For the mapped operator, it checks whether the argument start_from_trigger is passed through partial, expand, and expand_kwargs (the methods you need to use dynamic task mapping as mentioned in the "What is dynamic task mapping anyway?" section). If so, we'll use this value to decide whether to defer the task.

def expand_start_from_trigger(self, *, context: Context, session: Session) -> bool:
    """
    Get the start_from_trigger value of the current abstract operator.
    MappedOperator uses this to unmap start_from_trigger to decide whether to start the task
    execution directly from triggerer.
    :meta private:
    """
    # start_from_trigger only makes sense when start_trigger_args exists.
    if not self.start_trigger_args:
        return False

    mapped_kwargs, _ = self._expand_mapped_kwargs(context, session, include_xcom=False)
    if self._disallow_kwargs_override:
        prevent_duplicates(
            self.partial_kwargs,
            mapped_kwargs,
            fail_reason="unmappable or already specified",
        )

    # Ordering is significant; mapped kwargs should override partial ones.
    return mapped_kwargs.get(
        "start_from_trigger", self.partial_kwargs.get("start_from_trigger", self.start_from_trigger)
    )

Note that the argument name must be the same to take effect. If you're doing something like

def __init__(self, sft: bool):
    self.start_from_trigger = sft

It won't take effect as the mapped operator won't run __init__ at that stage.

As for self.start_trigger_args, we're doing something similar. After we have already decided we want to defer the task, we use the newly added expand_start_trigger_args method to get the value needed here

One last thing to note is that we're not resolving XCom for these 2 values.

So how can we use it?

I intentionally don't include a table of contents in this article, and it starts with how this feature works under the hood instead of how to use it. If you don’t know if you need to combine this feature with dynamic task mapping, you don't.

this is not the feature you're looking for

This feature has some limitations. The syntax is slightly different from standard dynamic task mapping, which makes it easy to go wrong. Also, it does not resolve XCom when trying to expand start_from_trigger and .start_trigger_arg, which makes this feature less powerful.

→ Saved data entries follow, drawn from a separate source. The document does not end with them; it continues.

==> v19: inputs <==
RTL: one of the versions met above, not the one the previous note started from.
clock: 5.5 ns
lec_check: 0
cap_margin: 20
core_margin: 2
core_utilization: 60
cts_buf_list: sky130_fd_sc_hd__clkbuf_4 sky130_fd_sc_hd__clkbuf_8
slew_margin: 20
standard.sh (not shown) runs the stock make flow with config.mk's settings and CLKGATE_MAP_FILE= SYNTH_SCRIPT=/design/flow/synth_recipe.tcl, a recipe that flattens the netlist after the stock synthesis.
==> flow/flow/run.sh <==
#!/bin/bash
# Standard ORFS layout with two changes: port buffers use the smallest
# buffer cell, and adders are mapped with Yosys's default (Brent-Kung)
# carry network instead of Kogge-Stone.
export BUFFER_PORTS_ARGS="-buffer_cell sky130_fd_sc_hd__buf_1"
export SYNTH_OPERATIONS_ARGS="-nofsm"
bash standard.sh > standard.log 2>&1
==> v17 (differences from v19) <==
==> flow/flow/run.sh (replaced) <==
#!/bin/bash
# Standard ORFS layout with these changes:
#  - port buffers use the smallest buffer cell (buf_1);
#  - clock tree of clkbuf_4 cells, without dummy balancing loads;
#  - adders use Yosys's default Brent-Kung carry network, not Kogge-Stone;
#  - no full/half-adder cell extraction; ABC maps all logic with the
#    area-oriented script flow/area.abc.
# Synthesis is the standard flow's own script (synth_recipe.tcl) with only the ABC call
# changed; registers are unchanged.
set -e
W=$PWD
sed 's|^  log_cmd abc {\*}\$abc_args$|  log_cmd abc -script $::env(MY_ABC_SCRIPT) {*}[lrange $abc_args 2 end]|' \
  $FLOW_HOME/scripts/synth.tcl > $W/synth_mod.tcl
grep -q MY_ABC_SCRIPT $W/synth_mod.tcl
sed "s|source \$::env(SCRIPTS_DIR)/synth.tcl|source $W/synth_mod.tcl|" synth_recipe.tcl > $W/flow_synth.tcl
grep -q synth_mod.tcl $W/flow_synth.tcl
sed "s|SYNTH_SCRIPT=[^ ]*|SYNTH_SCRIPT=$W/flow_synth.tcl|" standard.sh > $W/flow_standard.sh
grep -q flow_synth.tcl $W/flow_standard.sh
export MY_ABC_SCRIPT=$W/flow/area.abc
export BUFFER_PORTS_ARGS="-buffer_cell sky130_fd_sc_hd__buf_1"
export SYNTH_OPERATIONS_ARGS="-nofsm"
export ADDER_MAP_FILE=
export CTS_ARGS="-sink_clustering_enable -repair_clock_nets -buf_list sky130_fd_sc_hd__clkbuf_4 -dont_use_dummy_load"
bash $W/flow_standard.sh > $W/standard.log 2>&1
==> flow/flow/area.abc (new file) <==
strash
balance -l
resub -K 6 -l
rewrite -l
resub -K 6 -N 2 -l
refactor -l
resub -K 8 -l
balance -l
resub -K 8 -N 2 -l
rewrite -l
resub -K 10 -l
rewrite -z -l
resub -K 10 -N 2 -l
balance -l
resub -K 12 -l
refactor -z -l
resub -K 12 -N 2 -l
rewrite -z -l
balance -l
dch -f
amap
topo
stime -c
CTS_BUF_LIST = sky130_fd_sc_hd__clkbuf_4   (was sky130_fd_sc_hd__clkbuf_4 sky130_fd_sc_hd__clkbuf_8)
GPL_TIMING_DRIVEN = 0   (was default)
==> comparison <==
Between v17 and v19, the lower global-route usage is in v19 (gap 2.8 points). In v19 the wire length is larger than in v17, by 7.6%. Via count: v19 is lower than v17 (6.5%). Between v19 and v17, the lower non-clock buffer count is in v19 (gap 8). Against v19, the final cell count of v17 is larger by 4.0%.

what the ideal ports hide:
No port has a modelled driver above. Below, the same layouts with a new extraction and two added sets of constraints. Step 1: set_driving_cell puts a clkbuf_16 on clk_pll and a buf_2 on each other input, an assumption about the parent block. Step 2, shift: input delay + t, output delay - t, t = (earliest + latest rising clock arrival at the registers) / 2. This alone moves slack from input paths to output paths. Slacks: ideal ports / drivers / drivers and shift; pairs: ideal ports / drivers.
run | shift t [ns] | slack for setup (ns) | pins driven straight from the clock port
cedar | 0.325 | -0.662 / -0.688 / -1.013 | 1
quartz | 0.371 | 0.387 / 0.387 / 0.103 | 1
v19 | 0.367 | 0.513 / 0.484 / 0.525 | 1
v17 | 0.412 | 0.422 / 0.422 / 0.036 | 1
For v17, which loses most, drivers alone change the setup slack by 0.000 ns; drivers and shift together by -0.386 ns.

Unless you know the risk and the difference between it and dynamic task mapping on standard operators.

don't try it

Warning: Proceed at your own risk.

First, you'll need to define arguments trigger_kwargs explicitly and start_from_trigger in the __init__ method so Airflow can expand it in the scheduler.

class WaitHoursSensor(BaseSensorOperator):
    start_trigger_args = StartTriggerArgs(
        trigger_cls="airflow.triggers.temporal.TimeDeltaTrigger",
        trigger_kwargs={"moment": timedelta(hours=1)},
        next_method="execute_complete",
        next_kwargs=None,
        timeout=None,
    )

    def __init__(
        self,
        *args: list[Any],
        trigger_kwargs: dict[str, Any] | None,
        start_from_trigger: bool,
        **kwargs: dict[str, Any],
    ) -> None:
        # This whole method will be skipped during dynamic task mapping.

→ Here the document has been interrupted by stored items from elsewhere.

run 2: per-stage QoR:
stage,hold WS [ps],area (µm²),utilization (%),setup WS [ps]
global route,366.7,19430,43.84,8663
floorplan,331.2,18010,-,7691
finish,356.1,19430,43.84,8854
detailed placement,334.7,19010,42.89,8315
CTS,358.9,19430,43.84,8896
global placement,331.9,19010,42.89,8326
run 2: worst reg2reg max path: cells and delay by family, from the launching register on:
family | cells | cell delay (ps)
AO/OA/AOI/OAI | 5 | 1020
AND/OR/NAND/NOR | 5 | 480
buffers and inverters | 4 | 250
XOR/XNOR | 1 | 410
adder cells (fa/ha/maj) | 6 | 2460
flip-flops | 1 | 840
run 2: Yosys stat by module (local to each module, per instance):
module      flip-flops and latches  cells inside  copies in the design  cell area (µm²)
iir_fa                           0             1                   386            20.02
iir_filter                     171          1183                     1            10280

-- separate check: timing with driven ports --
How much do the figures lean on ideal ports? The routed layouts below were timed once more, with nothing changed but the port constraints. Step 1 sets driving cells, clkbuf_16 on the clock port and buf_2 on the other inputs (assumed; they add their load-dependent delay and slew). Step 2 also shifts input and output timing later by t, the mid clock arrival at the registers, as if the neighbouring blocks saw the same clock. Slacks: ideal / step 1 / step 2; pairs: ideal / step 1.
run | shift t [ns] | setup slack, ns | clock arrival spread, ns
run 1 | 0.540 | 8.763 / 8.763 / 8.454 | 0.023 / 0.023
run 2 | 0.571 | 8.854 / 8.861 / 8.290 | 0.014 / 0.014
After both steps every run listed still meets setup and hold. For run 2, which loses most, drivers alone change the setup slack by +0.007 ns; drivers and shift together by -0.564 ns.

        super().__init__(*args, **kwargs)
        self.start_trigger_args.trigger_kwargs = trigger_kwargs
        self.start_from_trigger = start_from_trigger

    def execute_complete(self, context: Context, event: dict[str, Any] | None = None) -> None:
        # We have no more work to do here. Mark as complete.
        return

When defining the task, you need to pass start_from_trigger or trigger_kwargs to the partial, expand, or expand_kwargs method. The name needs to be precisely the same.

wait_hours_task = WaitHoursSensor.partial(task_id="wait_for_n_hours", start_from_trigger=True).expand(
    trigger_kwargs=[{"hours": 1}, {"hours": 2}]
)

The entire __init__ method will be disregarded before the task starts. The scheduler uses the values provided in these methods and saves them as a trigger row in the metadata database for the triggerer to pick up. Once the task is finished in the triggerer, it goes back to the scheduler and then gets assigned to a worker to execute the next method. The __init__ method will be run before the next method is executed.